Stored items:
════════════════════
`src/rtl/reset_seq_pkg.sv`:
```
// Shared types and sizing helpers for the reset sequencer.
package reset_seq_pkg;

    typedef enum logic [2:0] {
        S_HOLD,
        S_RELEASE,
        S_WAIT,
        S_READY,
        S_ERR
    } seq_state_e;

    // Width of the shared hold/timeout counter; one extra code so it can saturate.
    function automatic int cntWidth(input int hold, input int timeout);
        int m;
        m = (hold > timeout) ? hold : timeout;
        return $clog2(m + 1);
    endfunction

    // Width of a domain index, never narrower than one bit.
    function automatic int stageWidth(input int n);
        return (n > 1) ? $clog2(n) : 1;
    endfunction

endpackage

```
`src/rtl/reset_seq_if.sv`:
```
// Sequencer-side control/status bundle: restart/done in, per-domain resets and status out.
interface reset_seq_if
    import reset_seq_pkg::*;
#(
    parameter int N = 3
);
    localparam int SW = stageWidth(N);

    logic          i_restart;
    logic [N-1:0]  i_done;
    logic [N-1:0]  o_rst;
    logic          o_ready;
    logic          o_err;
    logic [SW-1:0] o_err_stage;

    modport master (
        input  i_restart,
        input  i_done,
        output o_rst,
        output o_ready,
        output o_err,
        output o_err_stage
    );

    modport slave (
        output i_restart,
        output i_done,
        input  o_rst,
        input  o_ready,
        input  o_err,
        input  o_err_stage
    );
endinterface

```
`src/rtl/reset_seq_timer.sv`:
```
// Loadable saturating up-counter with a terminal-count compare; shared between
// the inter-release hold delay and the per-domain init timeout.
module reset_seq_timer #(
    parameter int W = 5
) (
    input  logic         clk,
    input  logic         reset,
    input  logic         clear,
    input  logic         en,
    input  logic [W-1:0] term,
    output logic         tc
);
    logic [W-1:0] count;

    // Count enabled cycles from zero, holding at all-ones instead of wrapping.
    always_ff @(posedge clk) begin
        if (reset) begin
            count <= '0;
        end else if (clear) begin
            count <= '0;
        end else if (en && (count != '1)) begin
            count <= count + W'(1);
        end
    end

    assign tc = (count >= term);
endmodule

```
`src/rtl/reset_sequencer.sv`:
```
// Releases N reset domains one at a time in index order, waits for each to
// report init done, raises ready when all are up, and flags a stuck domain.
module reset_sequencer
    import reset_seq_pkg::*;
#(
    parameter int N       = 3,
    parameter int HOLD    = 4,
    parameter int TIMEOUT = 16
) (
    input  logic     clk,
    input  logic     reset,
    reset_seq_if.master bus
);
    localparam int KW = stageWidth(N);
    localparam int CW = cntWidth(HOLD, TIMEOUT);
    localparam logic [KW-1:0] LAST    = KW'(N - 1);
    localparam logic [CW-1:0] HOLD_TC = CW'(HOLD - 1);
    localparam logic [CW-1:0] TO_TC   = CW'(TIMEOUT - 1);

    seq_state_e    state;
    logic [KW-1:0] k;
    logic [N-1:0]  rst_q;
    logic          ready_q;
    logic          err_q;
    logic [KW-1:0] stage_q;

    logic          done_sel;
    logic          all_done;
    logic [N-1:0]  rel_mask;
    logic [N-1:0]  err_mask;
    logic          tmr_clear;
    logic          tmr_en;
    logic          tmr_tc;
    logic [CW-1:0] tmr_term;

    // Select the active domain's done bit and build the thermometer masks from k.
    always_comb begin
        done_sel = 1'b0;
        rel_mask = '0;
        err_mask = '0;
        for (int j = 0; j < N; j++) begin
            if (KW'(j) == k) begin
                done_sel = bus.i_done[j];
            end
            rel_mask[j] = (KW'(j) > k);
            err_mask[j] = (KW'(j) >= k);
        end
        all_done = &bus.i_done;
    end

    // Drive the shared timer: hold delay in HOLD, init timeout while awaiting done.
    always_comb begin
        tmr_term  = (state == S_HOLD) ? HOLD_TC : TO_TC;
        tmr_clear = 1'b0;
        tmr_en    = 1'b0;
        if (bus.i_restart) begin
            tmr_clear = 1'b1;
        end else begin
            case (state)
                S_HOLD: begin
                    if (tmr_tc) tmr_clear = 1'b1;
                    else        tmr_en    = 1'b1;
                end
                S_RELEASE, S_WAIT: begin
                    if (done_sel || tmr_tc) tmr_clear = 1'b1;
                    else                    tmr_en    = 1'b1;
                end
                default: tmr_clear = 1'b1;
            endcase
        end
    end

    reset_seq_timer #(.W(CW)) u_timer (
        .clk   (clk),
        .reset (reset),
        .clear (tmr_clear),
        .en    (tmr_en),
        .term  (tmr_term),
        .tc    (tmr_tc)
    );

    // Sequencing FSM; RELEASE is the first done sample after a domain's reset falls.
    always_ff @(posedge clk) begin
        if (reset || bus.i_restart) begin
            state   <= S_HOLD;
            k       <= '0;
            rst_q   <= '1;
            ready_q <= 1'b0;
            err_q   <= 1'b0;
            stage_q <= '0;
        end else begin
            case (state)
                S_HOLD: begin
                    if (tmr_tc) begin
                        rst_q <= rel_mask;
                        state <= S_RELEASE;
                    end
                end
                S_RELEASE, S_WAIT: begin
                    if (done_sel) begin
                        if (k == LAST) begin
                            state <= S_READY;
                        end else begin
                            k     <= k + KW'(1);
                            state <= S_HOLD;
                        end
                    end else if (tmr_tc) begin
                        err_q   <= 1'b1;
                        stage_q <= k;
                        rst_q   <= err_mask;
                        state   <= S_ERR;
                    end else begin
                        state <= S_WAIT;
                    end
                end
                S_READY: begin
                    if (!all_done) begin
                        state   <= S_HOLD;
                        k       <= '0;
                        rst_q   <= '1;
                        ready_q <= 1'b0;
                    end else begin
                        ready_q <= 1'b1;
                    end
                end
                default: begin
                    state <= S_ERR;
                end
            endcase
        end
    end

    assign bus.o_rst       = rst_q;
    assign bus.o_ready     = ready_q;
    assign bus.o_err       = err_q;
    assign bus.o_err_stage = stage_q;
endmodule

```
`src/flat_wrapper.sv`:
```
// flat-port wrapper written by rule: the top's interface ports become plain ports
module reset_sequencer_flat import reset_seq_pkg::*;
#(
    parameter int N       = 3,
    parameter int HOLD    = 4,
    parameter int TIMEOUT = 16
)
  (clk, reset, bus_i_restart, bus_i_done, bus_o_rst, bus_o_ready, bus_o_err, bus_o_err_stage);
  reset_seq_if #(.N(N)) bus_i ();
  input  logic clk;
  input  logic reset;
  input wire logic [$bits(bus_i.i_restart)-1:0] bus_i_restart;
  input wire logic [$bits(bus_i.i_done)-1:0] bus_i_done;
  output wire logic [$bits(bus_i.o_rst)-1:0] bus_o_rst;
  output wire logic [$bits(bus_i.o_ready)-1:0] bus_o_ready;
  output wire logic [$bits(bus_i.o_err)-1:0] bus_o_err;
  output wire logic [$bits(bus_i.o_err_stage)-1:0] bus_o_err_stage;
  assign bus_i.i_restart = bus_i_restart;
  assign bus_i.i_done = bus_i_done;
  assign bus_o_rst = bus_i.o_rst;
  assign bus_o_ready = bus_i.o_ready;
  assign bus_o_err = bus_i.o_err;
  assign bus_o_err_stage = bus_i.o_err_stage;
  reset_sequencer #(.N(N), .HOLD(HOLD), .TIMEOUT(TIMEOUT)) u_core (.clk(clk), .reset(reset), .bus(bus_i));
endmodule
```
════════════════════
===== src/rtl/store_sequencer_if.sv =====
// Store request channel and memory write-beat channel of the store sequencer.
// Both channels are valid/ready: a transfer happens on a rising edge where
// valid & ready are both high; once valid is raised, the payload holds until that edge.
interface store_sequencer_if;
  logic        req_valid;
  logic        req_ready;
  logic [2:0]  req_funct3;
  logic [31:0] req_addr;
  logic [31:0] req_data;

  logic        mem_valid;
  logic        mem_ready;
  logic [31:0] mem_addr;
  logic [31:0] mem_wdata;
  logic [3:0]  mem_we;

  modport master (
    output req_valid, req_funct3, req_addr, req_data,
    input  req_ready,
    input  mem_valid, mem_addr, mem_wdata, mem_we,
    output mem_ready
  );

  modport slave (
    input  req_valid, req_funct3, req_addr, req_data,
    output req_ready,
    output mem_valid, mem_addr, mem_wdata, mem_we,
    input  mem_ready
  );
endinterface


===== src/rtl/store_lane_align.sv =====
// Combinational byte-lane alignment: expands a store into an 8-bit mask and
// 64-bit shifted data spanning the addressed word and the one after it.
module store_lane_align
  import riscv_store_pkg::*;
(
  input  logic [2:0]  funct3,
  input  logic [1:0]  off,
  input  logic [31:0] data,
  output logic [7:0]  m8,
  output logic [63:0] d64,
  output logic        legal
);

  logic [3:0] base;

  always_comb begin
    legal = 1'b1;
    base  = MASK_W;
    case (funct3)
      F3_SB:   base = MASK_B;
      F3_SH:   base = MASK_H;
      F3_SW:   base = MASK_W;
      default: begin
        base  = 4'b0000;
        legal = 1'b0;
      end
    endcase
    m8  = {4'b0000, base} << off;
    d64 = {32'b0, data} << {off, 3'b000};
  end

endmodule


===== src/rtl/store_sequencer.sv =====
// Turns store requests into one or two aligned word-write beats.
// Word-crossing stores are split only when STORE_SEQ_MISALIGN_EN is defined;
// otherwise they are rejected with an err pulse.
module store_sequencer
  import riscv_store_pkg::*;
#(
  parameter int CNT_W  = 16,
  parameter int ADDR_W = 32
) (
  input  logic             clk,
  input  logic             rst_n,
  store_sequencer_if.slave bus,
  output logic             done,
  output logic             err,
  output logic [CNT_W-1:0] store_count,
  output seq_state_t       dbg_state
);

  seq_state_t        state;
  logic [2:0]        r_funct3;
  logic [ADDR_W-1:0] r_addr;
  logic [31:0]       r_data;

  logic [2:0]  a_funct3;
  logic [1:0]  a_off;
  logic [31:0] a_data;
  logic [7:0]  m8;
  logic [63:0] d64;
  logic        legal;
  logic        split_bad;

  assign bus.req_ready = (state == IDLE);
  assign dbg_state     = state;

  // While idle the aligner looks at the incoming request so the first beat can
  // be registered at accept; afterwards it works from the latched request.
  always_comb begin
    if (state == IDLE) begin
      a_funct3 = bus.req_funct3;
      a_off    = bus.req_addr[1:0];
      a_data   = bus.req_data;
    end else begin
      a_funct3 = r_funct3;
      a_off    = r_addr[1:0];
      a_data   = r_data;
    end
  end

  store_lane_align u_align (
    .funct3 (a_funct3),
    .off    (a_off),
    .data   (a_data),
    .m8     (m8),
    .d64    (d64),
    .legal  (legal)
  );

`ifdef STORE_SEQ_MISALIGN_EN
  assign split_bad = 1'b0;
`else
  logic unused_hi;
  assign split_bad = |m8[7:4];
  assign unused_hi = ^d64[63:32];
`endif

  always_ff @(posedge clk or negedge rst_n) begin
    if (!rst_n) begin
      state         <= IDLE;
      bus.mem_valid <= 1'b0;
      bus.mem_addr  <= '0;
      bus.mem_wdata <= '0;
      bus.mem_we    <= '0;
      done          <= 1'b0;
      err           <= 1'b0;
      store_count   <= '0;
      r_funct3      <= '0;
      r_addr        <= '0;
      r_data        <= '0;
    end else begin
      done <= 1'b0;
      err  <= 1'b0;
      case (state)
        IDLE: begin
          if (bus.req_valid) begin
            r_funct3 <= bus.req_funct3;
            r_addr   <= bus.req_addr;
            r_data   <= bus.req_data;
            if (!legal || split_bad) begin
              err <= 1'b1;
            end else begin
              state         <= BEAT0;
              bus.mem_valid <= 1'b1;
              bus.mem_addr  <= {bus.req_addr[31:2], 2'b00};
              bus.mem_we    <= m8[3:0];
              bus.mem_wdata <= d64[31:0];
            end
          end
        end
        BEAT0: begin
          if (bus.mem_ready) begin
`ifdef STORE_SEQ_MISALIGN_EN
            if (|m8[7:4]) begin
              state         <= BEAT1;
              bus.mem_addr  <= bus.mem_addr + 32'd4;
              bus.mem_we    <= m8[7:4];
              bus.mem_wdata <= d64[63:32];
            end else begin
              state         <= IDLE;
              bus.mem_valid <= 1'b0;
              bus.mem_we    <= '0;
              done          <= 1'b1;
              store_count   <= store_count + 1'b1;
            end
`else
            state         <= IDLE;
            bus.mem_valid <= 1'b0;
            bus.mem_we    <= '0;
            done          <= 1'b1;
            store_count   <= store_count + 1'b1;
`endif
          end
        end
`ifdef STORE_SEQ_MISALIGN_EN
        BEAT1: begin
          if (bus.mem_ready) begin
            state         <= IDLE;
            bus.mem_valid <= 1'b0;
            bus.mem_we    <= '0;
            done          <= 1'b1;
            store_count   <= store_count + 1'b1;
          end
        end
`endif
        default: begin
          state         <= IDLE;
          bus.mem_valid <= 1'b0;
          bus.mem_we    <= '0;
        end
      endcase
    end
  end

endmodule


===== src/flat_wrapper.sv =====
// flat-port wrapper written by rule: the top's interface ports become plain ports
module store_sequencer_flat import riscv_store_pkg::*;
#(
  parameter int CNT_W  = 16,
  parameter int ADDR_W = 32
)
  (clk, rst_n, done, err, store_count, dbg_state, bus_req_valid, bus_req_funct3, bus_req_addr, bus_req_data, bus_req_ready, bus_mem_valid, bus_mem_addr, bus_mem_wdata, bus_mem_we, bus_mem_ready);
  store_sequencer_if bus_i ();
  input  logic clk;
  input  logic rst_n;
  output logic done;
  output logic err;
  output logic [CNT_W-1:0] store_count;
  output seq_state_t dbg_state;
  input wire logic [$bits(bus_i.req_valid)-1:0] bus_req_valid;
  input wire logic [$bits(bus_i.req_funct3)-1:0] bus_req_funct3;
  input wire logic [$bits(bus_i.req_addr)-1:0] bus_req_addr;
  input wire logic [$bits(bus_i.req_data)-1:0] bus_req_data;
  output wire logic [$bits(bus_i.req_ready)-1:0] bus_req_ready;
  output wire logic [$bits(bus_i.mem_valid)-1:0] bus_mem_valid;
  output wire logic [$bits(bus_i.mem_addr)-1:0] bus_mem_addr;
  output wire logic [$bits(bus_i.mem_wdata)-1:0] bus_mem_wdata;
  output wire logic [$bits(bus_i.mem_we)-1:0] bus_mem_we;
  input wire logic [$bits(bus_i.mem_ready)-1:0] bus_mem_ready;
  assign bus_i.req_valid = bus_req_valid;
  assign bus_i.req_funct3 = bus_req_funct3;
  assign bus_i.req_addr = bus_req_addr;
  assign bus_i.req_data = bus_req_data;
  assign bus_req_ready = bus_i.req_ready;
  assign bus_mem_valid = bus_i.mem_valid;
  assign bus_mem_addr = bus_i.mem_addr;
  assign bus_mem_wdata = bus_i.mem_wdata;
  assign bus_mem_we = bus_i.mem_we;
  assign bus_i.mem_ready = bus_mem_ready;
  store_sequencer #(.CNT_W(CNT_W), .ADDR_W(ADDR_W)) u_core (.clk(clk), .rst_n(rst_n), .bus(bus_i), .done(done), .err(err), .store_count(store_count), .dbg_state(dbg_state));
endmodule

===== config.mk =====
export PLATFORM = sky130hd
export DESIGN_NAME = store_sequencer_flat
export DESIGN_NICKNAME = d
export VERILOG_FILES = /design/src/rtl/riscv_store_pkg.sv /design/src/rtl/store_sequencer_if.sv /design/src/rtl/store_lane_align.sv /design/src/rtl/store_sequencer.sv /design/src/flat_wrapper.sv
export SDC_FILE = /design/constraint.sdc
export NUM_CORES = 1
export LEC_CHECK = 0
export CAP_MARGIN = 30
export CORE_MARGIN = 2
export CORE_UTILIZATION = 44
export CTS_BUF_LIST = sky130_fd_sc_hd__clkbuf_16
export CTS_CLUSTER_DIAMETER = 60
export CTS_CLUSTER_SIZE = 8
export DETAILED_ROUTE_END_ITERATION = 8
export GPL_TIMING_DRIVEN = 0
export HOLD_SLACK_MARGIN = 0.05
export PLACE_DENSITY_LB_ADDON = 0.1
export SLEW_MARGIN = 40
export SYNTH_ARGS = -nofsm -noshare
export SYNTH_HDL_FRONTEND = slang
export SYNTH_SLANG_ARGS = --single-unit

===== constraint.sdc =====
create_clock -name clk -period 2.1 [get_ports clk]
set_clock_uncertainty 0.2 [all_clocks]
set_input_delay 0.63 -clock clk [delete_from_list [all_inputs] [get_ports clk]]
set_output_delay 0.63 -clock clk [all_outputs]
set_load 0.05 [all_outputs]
════════════════════
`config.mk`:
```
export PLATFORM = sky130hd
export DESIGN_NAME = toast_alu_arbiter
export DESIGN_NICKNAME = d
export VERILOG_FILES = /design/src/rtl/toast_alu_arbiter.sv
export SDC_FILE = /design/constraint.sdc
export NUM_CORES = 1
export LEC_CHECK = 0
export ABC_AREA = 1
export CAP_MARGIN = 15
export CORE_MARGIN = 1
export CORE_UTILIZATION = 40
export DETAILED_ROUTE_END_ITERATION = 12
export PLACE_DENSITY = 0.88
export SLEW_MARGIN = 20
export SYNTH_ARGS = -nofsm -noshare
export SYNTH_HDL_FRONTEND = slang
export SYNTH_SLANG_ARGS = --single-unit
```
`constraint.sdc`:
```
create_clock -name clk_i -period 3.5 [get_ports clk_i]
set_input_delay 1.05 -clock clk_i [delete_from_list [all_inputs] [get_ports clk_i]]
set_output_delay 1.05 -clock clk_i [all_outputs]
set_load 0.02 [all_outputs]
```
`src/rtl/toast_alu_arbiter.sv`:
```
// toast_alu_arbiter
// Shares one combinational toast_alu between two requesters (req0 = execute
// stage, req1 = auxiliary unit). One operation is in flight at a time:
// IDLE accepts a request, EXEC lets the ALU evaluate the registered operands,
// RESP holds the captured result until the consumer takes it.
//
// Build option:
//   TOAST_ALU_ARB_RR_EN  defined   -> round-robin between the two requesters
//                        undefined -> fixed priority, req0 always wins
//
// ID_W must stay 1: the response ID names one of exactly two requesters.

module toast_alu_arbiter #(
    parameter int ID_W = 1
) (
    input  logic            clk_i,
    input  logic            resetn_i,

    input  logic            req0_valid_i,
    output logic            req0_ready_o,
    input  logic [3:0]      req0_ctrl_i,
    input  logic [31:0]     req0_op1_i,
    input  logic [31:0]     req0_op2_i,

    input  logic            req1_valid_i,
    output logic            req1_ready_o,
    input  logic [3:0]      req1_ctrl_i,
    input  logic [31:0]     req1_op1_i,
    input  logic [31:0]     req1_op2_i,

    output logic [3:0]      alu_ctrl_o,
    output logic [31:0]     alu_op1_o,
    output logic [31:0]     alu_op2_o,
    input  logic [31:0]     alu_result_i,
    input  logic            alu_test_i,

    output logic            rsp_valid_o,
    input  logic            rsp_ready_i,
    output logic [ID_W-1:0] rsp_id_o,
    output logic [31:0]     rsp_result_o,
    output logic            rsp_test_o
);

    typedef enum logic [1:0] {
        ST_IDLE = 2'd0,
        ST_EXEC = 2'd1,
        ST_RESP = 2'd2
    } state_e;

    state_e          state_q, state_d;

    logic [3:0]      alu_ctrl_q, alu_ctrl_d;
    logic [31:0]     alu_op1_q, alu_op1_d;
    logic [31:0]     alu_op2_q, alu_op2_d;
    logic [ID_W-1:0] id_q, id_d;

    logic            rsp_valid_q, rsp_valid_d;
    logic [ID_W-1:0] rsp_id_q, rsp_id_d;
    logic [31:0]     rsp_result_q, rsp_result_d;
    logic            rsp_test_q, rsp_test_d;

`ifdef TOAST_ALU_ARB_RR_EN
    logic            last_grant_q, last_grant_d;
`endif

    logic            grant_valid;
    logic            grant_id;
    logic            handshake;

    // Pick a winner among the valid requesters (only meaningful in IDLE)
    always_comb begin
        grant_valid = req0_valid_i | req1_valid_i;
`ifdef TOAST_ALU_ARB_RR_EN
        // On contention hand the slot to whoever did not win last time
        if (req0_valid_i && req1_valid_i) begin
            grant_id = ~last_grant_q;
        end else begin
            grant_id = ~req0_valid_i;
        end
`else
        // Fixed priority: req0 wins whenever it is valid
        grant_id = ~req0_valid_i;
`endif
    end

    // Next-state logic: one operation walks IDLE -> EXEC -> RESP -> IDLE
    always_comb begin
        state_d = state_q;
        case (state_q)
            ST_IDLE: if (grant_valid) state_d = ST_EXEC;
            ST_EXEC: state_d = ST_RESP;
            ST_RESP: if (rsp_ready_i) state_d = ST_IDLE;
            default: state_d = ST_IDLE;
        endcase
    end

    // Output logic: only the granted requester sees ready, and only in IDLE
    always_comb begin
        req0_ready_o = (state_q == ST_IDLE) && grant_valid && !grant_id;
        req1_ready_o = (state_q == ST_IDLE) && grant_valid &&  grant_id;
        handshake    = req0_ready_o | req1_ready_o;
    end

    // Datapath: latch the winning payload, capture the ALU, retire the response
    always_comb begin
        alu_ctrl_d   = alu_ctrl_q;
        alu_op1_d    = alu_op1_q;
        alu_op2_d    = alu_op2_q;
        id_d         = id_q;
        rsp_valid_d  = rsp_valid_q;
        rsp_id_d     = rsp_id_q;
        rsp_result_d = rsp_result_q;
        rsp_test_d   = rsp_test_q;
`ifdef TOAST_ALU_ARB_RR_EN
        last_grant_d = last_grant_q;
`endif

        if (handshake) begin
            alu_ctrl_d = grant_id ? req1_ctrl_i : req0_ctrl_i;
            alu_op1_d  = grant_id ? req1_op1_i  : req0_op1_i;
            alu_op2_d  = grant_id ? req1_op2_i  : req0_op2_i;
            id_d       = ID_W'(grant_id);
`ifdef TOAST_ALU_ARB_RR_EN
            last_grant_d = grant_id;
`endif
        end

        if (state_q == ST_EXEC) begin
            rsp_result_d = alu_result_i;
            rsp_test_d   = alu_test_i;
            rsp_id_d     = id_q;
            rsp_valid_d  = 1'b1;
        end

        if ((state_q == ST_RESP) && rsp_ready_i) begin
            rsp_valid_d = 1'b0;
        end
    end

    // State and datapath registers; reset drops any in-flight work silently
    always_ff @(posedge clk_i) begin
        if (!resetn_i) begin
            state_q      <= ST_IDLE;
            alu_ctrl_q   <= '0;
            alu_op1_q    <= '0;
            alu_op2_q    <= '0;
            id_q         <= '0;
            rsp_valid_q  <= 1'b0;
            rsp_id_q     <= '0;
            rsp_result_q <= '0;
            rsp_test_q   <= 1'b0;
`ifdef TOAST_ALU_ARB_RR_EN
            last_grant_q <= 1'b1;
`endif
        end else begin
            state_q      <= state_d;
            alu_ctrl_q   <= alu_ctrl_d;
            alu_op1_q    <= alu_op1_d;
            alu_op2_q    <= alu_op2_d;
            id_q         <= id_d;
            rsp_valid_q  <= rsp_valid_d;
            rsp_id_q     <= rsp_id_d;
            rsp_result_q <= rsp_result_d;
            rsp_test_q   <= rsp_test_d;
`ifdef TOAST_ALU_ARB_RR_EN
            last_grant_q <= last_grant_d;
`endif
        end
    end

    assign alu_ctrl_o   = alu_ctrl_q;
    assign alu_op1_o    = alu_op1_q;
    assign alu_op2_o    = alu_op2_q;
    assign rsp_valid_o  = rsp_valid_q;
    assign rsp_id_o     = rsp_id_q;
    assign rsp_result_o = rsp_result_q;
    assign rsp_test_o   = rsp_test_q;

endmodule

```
════════════════════
In the entries above, find each line with "cntWidth" and list it.

- COMPLETED EXERCISE -
    function automatic int cntWidth(input int hold, input int timeout);
    localparam int CW = cntWidth(HOLD, TIMEOUT);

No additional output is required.